Wade brought this style to Richards High, in Oak Lawn, where he was so effective off the dribble that Fitzgerald eventually made a rule in practice: Dwyane wasn't allowed to shoot layups. Still, Wade received none of the acclaim accorded phenoms like Bryant and James. He wasn't a McDonald's All-American, wasn't invited to the meat market shoe camps. "People weren't falling all over him," says Thomas. "That can drive a guy."
Seriously recruited by only three schools, the result of low exposure and academic eligibility issues, Wade chose Marquette (over Illinois State and DePaul) after coach Tom Crean successfully lobbied the school to make Wade the first partial qualifier in its history. Crean began grooming Wade right away, even though he couldn't play. He had the freshman sit with the coaches during games, taking notes and charting deflections, always in the same white suit--the only suit Wade owned--with the same cream shoes. At halftime Wade would stand with the coaches and help them address the team. It was a tough position: a freshman critiquing players with whom he had yet to play. "Once, one of our guys wasn't playing well, and I asked Dwyane [in front of the team], on a scale of 1 to 10, how's this guy playing, and he said, 'A 2,'" says Crean. "That's not easy to do, but Dwyane has this real gift of honesty. People don't take it the wrong way."

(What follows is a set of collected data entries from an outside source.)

==> config.mk <==
export PLATFORM = sky130hd
export DESIGN_NAME = uart_cmd_rx
export DESIGN_NICKNAME = d
export VERILOG_FILES = /design/src/rtl/uart_cmd_rx.sv
export SDC_FILE = /design/constraint.sdc
export NUM_CORES = 1
export LEC_CHECK = 0
export ABC_AREA = 1
export CAP_MARGIN = 40
export CORE_ASPECT_RATIO = 1.75
export CORE_MARGIN = 2
export CORE_UTILIZATION = 57
export DETAILED_ROUTE_END_ITERATION = 16
export HOLD_SLACK_MARGIN = 0.15
export PLACE_DENSITY = 0.84
export REMOVE_ABC_BUFFERS = 1
export SYNTH_ARGS = -nofsm -noshare
export SYNTH_HDL_FRONTEND = slang
export SYNTH_SLANG_ARGS = --single-unit
==> constraint.sdc <==
create_clock -name i_clk -period 2.03 [get_ports i_clk]
set_input_delay 0.406 -clock i_clk [delete_from_list [all_inputs] [get_ports i_clk]]
set_output_delay 0.406 -clock i_clk [all_outputs]
set_load 0.05 [all_outputs]
==> src/rtl/uart_cmd_rx.sv <==
// uart_cmd_rx: oversampled UART receiver with a held command byte.
// Receives 8N1 frames (or 8E1 when UART_RX_PARITY_EN is defined), majority-votes
// three mid-bit samples, and keeps the last good byte on o_cmd until the link
// has been silent for HOLD_CYCLES clocks, after which o_cmd clears to 0x00.
// Optional feature macro: UART_RX_PARITY_EN (even parity bit between data and stop).
module uart_cmd_rx #(
  parameter int CLKS_PER_BIT = 28,
  parameter int HOLD_CYCLES  = 322560
) (
  input  logic       i_clk,
  input  logic       i_rst,
  input  logic       i_rx,
  output logic [7:0] o_data,
  output logic       o_valid,
  output logic       o_frame_err,
  output logic       o_parity_err,
  output logic       o_busy,
  output logic [7:0] o_cmd
);

  localparam int HALF = CLKS_PER_BIT / 2;
  localparam int CW   = $clog2(CLKS_PER_BIT);
  localparam int HW   = $clog2(HOLD_CYCLES + 1);

  localparam logic [CW-1:0] CNT_LAST   = CW'(CLKS_PER_BIT - 1);
  localparam logic [CW-1:0] CNT_SAMP0  = CW'(HALF - 1);
  localparam logic [CW-1:0] CNT_SAMP1  = CW'(HALF);
  localparam logic [CW-1:0] CNT_DECIDE = CW'(HALF + 1);
  localparam logic [HW-1:0] HOLD_MAX   = HW'(HOLD_CYCLES);
  localparam logic [HW-1:0] HOLD_PRE   = HW'(HOLD_CYCLES - 1);

`ifdef UART_RX_PARITY_EN
  typedef enum logic [2:0] {
    S_IDLE,
    S_START,
    S_DATA,
    S_PARITY,
    S_STOP,
    S_WAIT_HIGH
  } state_t;
`else
  typedef enum logic [2:0] {
    S_IDLE,
    S_START,
    S_DATA,
    S_STOP,
    S_WAIT_HIGH
  } state_t;
`endif

  state_t          r_state;
  logic [1:0]      r_sync;
  logic [CW-1:0]   r_cnt;
  logic            r_samp0;
  logic            r_samp1;
  logic [7:0]      r_shift;
  logic [2:0]      r_bitIdx;
  logic            r_bad;
  logic [7:0]      r_data;
  logic            r_valid;
  logic            r_frameErr;
  logic            r_busy;
  logic [7:0]      r_cmd;
  logic [HW-1:0]   r_holdCnt;
`ifdef UART_RX_PARITY_EN
  logic            r_parityErr;
`endif

  logic            w_rxS;
  logic            w_decide;
  logic            w_bit;
  logic            w_goodFrame;

  // Two-flop synchronizer; both stages reset high so reset never looks like a start bit.
  always_ff @(posedge i_clk) begin
    if (i_rst) begin
      r_sync <= 2'b11;
    end else begin
      r_sync <= {r_sync[0], i_rx};
    end
  end

  assign w_rxS    = r_sync[1];
  assign w_decide = (r_cnt == CNT_DECIDE);

  // 2-of-3 vote over the samples at HALF-1, HALF and the live sample at HALF+1.
  assign w_bit = (r_samp0 & r_samp1) | (r_samp0 & w_rxS) | (r_samp1 & w_rxS);

  // A clean stop bit on an unflagged frame is the only thing that updates the command.
  assign w_goodFrame = (r_state == S_STOP) && w_decide && w_bit && !r_bad;

  // Receive FSM with bit timing, sample capture and registered pulse outputs.
  always_ff @(posedge i_clk) begin
    if (i_rst) begin
      r_state    <= S_IDLE;
      r_cnt      <= '0;
      r_samp0    <= 1'b0;
      r_samp1    <= 1'b0;
      r_shift    <= 8'h00;
      r_bitIdx   <= 3'd0;
      r_bad      <= 1'b0;
      r_data     <= 8'h00;
      r_valid    <= 1'b0;
      r_frameErr <= 1'b0;
      r_busy     <= 1'b0;
`ifdef UART_RX_PARITY_EN
      r_parityErr <= 1'b0;
`endif
    end else begin
      r_valid    <= 1'b0;
      r_frameErr <= 1'b0;
`ifdef UART_RX_PARITY_EN
      r_parityErr <= 1'b0;
`endif

      if (r_state == S_IDLE) begin
        r_cnt <= '0;
      end else if (r_cnt == CNT_LAST) begin
        r_cnt <= '0;
      end else begin
        r_cnt <= r_cnt + CW'(1);
      end

      if (r_cnt == CNT_SAMP0) begin
        r_samp0 <= w_rxS;
      end
      if (r_cnt == CNT_SAMP1) begin
        r_samp1 <= w_rxS;
      end

      case (r_state)
        S_IDLE: begin
          r_bad    <= 1'b0;
          r_bitIdx <= 3'd0;
          if (!w_rxS) begin
            r_state <= S_START;
            r_busy  <= 1'b1;
          end
        end

        S_START: begin
          if (w_decide) begin
            if (w_bit) begin
              r_state <= S_IDLE;
              r_busy  <= 1'b0;
            end else begin
              r_state <= S_DATA;
            end
          end
        end

        S_DATA: begin
          if (w_decide) begin
            r_shift  <= {w_bit, r_shift[7:1]};
            r_bitIdx <= r_bitIdx + 3'd1;
            if (r_bitIdx == 3'd7) begin
`ifdef UART_RX_PARITY_EN
              r_state <= S_PARITY;
`else
              r_state <= S_STOP;
`endif
            end
          end
        end

`ifdef UART_RX_PARITY_EN
        S_PARITY: begin
          if (w_decide) begin
            if (w_bit != (^r_shift)) begin
              r_parityErr <= 1'b1;
              r_bad       <= 1'b1;
            end
            r_state <= S_STOP;
          end
        end
`endif

        S_STOP: begin
          if (w_decide) begin
            if (w_bit) begin
              r_state <= S_IDLE;
              r_busy  <= 1'b0;
              if (!r_bad) begin
                r_valid <= 1'b1;
                r_data  <= r_shift;
              end
            end else begin
              r_frameErr <= 1'b1;
              r_state    <= S_WAIT_HIGH;
            end
          end
        end

        S_WAIT_HIGH: begin
          if (w_rxS) begin
            r_state <= S_IDLE;
            r_busy  <= 1'b0;
          end
        end

        default: begin
          r_state <= S_IDLE;
          r_busy  <= 1'b0;
        end
      endcase
    end
  end

  // Command hold: a good frame reloads the byte and restarts the silence timer,
  // which saturates at HOLD_CYCLES and clears the command on the cycle it gets there.
  always_ff @(posedge i_clk) begin
    if (i_rst) begin
      r_cmd     <= 8'h00;
      r_holdCnt <= '0;
    end else if (w_goodFrame) begin
      r_cmd     <= r_shift;
      r_holdCnt <= '0;
    end else if (r_holdCnt != HOLD_MAX) begin
      r_holdCnt <= r_holdCnt + HW'(1);
      if (r_holdCnt == HOLD_PRE) begin
        r_cmd <= 8'h00;
      end
    end
  end

  assign o_data      = r_data;
  assign o_valid     = r_valid;
  assign o_frame_err = r_frameErr;
  assign o_busy      = r_busy;
  assign o_cmd       = r_cmd;
`ifdef UART_RX_PARITY_EN
  assign o_parity_err = r_parityErr;
`else
  assign o_parity_err = 1'b0;
`endif

endmodule
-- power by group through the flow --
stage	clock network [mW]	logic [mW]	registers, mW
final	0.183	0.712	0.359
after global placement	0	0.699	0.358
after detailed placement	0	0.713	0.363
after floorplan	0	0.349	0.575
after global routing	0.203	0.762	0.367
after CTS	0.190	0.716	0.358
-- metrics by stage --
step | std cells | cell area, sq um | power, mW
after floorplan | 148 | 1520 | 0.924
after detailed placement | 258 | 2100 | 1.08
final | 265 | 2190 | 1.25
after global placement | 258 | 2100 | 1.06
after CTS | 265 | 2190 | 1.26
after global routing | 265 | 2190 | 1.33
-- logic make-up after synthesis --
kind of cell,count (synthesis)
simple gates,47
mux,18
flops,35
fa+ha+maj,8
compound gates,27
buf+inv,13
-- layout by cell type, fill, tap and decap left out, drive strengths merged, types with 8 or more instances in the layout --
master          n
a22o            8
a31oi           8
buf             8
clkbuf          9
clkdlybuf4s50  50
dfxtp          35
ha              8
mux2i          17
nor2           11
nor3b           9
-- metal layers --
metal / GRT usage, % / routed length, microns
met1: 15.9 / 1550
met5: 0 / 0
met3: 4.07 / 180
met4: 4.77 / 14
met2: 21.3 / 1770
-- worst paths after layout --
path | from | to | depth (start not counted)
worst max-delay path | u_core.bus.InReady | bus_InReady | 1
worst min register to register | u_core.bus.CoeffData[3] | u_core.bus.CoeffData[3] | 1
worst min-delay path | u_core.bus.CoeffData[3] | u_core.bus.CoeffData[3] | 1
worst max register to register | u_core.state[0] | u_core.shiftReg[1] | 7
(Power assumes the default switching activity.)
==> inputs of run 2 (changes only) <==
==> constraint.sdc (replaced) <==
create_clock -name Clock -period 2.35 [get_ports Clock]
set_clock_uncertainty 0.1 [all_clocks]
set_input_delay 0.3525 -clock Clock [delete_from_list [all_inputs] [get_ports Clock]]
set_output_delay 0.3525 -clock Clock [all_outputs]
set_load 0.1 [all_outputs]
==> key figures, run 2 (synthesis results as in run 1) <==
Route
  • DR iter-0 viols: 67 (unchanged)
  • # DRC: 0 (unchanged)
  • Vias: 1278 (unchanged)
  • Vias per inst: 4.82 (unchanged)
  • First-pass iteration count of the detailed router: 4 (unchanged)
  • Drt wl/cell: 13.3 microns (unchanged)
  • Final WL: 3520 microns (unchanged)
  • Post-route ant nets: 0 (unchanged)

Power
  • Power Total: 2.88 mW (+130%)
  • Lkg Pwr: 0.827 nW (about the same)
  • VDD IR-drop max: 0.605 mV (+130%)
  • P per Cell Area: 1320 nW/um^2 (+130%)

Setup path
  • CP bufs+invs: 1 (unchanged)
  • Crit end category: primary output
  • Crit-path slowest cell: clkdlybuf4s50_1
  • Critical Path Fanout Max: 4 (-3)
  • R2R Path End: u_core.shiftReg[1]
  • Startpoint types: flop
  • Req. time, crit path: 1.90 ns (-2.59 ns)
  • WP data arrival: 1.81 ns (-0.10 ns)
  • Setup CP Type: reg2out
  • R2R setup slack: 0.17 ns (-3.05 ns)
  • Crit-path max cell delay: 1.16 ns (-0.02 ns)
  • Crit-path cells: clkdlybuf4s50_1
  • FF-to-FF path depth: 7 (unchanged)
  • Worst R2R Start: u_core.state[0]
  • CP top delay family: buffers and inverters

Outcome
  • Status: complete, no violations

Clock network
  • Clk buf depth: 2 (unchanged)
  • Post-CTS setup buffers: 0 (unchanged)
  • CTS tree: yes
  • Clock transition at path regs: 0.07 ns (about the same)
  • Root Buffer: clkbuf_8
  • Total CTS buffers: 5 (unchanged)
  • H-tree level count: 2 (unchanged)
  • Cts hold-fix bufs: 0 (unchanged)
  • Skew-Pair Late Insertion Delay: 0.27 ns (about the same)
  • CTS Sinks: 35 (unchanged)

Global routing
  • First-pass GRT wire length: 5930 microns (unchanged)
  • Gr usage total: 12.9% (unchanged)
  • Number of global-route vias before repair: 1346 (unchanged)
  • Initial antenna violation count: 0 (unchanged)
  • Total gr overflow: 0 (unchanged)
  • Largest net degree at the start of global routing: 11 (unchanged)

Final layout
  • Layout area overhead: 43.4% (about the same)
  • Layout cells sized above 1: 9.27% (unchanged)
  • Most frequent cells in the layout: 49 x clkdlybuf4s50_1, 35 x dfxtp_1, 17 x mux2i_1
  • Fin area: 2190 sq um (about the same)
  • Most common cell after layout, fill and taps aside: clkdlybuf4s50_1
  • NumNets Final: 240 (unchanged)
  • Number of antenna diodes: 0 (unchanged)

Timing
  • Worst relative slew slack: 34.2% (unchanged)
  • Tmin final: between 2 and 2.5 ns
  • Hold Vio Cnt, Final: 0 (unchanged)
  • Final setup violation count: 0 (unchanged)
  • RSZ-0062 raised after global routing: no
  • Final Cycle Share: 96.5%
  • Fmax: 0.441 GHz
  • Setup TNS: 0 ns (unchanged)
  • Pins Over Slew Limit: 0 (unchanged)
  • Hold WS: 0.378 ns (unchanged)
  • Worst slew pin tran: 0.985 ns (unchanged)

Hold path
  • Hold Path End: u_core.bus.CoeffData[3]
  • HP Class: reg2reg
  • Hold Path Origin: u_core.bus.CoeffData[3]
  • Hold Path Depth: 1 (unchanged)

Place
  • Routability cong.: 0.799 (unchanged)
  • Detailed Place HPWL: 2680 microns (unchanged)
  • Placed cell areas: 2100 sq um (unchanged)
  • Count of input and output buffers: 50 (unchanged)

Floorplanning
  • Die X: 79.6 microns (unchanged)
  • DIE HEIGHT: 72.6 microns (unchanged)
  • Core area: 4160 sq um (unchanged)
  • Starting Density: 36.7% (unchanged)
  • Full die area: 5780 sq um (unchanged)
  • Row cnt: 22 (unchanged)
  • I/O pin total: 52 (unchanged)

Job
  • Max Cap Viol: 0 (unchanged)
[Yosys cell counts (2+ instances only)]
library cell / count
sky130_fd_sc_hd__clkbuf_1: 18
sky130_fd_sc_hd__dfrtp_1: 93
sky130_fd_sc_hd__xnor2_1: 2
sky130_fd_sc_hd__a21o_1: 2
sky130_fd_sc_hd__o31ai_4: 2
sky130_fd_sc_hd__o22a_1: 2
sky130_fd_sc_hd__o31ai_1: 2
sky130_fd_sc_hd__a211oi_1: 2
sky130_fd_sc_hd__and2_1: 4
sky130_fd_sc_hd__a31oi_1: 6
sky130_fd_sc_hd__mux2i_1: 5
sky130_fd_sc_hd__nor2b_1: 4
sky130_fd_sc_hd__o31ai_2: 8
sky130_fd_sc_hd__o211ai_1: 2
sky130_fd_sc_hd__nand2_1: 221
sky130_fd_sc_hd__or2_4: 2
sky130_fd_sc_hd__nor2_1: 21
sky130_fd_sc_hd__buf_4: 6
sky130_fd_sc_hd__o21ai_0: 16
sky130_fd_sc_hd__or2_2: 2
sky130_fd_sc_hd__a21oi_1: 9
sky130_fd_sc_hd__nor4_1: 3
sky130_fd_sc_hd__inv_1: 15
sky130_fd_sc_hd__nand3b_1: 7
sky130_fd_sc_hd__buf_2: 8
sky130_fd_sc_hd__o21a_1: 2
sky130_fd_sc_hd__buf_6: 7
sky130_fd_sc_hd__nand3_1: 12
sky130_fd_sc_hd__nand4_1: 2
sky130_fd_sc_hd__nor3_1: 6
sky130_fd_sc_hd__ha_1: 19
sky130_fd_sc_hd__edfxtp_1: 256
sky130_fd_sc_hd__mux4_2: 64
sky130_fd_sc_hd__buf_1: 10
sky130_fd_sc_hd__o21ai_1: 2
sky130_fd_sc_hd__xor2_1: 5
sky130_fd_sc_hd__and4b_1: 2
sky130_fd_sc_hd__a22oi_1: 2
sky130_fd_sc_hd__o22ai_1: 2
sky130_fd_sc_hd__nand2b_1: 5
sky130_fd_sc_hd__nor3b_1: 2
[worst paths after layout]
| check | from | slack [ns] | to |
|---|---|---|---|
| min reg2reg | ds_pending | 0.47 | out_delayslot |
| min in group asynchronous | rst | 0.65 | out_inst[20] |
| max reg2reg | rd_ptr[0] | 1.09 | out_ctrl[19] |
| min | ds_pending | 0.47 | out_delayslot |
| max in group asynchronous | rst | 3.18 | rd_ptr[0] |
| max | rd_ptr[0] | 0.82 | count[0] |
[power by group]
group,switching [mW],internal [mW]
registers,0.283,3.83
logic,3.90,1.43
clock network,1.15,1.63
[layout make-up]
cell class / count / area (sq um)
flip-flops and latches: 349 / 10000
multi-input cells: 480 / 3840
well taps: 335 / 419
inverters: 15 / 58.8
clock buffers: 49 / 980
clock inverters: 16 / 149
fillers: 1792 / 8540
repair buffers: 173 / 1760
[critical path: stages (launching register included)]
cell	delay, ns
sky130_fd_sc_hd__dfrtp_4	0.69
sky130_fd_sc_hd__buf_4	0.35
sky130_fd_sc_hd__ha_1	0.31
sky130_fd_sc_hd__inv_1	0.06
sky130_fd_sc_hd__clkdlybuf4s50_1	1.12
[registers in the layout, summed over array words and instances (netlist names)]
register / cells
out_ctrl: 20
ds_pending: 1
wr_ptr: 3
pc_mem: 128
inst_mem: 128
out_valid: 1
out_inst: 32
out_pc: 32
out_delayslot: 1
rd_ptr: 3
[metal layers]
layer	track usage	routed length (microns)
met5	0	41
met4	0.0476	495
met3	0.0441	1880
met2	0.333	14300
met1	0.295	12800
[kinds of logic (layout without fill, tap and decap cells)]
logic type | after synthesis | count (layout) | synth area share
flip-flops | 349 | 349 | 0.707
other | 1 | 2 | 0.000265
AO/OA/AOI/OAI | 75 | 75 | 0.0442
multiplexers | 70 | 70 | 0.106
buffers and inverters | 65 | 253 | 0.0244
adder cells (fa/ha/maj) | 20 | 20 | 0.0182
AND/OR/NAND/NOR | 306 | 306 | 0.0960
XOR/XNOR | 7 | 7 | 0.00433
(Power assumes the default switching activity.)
--- src/rtl/pc_reg_en.sv ---
// WIDTH-bit register with synchronous active-high reset to a
// configurable value and a load enable. Used for both pc and epc.
module pc_reg_en #(
  parameter int               WIDTH       = 32,
  parameter logic [WIDTH-1:0] RESET_VALUE = '0
) (
  input  logic             clk,
  input  logic             clrn,
  input  logic             en,
  input  logic [WIDTH-1:0] d,
  output logic [WIDTH-1:0] q
);

  // Reset wins over the enable; otherwise load only when enabled
  always_ff @(posedge clk) begin
    if (clrn) begin
      q <= RESET_VALUE;
    end else if (en) begin
      q <= d;
    end
  end

endmodule

--- src/rtl/pc_sequencer.sv ---
// Fetch-stage program counter. Picks the next PC from sequential,
// branch, jump, register-jump, exception and exception-return sources,
// keeps the EPC, and remembers an exc/eret that arrives while the
// pipeline is stalled so it is applied as soon as the stall releases.
import pc_pkg::*;

module pc_sequencer #(
  parameter int          WIDTH        = 32,
  parameter int          INST_BYTES   = 4,
  parameter logic [31:0] RESET_VECTOR = PC_RESET_VECTOR_DEFAULT,
  parameter logic [31:0] EXC_VECTOR   = PC_EXC_VECTOR_DEFAULT
) (
  input  logic             clk,
  input  logic             clrn,
  input  logic             wir,
  input  logic [1:0]       pcsrc,
  input  logic [WIDTH-1:0] br_target,
  input  logic [25:0]      j_index,
  input  logic [WIDTH-1:0] reg_target,
  input  logic             exc,
  input  logic             eret,
  output logic [WIDTH-1:0] pc,
  output logic [WIDTH-1:0] pc_plus,
  output logic [WIDTH-1:0] epc,
  output logic             misalign,
  output logic             pending
);

  localparam logic [WIDTH-1:0] RESET_PC = WIDTH'(RESET_VECTOR);
  localparam logic [WIDTH-1:0] EXC_PC   = WIDTH'(EXC_VECTOR);
  localparam logic [WIDTH-1:0] PC_INC   = WIDTH'(INST_BYTES);

  pc_state_e        state;
  pc_state_e        state_next;
  logic [WIDTH-1:0] jump_target;
  logic [WIDTH-1:0] sel_target;
  logic [WIDTH-1:0] pc_next;
  logic             held_exc;
  logic             held_eret;
  logic             jr_misaligned;
  logic             take_exc;
  logic             take_eret;
  logic             misalign_hit;
  logic             epc_en;

  // Sequential address wraps naturally; the carry out is dropped
  assign pc_plus = pc + PC_INC;

  // J-type target keeps the region bits of the delay-slot address
  assign jump_target = {pc_plus[WIDTH-1:28], j_index, 2'b00};

  // Ordinary next-PC selection requested by decode
  always_comb begin
    sel_target = pc_plus;
    case (pcsrc)
      PC_SEQ:  sel_target = pc_plus;
      PC_BR:   sel_target = br_target;
      PC_J:    sel_target = jump_target;
      PC_JR:   sel_target = reg_target;
      default: sel_target = pc_plus;
    endcase
  end

  // Resolve the effective request: exc beats eret beats pcsrc. A
  // misaligned register jump only matters when it is the winning
  // source, and is then turned into an exception entry.
  always_comb begin
    held_exc      = (state == PEND_EXC);
    held_eret     = (state == PEND_ERET);
    jr_misaligned = (pcsrc == PC_JR) && !is_word_aligned(reg_target[1:0]);
    take_exc      = exc || held_exc ||
                    (!eret && !held_eret && jr_misaligned);
    take_eret     = !take_exc && (eret || held_eret);
    misalign_hit  = wir && jr_misaligned && !exc && !held_exc &&
                    !eret && !held_eret;
    epc_en        = wir && take_exc;
  end

  // Next PC value, loaded only when the stage is not stalled
  always_comb begin
    pc_next = sel_target;
    if (take_exc) begin
      pc_next = EXC_PC;
    end else if (take_eret) begin
      pc_next = epc;
    end
  end

  // Redirect-holding FSM: any release applies the held request and
  // returns to RUN; during a stall an exc always supersedes an eret.
  always_comb begin
    state_next = state;
    if (wir) begin
      state_next = RUN;
    end else begin
      case (state)
        RUN: begin
          if (exc) begin
            state_next = PEND_EXC;
          end else if (eret) begin
            state_next = PEND_ERET;
          end
        end
        PEND_ERET: begin
          if (exc) begin
            state_next = PEND_EXC;
          end
        end
        PEND_EXC: begin
          state_next = PEND_EXC;
        end
        default: begin
          state_next = RUN;
        end
      endcase
    end
  end

  // State register; reset discards any held redirect
  always_ff @(posedge clk) begin
    if (clrn) begin
      state <= RUN;
    end else begin
      state <= state_next;
    end
  end

  // Misalign flag lives for exactly the cycle after the bad jump
  always_ff @(posedge clk) begin
    if (clrn) begin
      misalign <= 1'b0;
    end else begin
      misalign <= misalign_hit;
    end
  end

  assign pending = (state != RUN);

  pc_reg_en #(
    .WIDTH       (WIDTH),
    .RESET_VALUE (RESET_PC)
  ) u_pc_reg (
    .clk  (clk),
    .clrn (clrn),
    .en   (wir),
    .d    (pc_next),
    .q    (pc)
  );

  pc_reg_en #(
    .WIDTH       (WIDTH),
    .RESET_VALUE ('0)
  ) u_epc_reg (
    .clk  (clk),
    .clrn (clrn),
    .en   (epc_en),
    .d    (pc),
    .q    (epc)
  );

endmodule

At the same time Crean forced Wade to expand his game beyond his slash-and-crash style. For two months Crean had Wade initiate the offense in practice to teach him guard skills. In advance of each opponent, Wade would take on the role of the opposing team's best player. One day he had to mimic a point guard, the next a power forward. "It meant I could shoot any shot I wanted, so that was great," Wade says with a grin. "Playing all those positions added dimensions to my game that I use a lot now."
It helps explain how Wade developed into the hybrid he has become, neither a point nor a shooting guard but just a guard, as Jerry West and Earl Monroe once were. The biggest improvement in his game has been his jump shot. Never a pure shooter, he spent this season, and the playoffs in particular, working on his form and balance with assistant coach Erik Spoelstra, who in practice hits him with pads as he prepares to shoot. "Now when I miss, I get mad even if I got fouled," says Wade, "because I think, Man, I should make every one."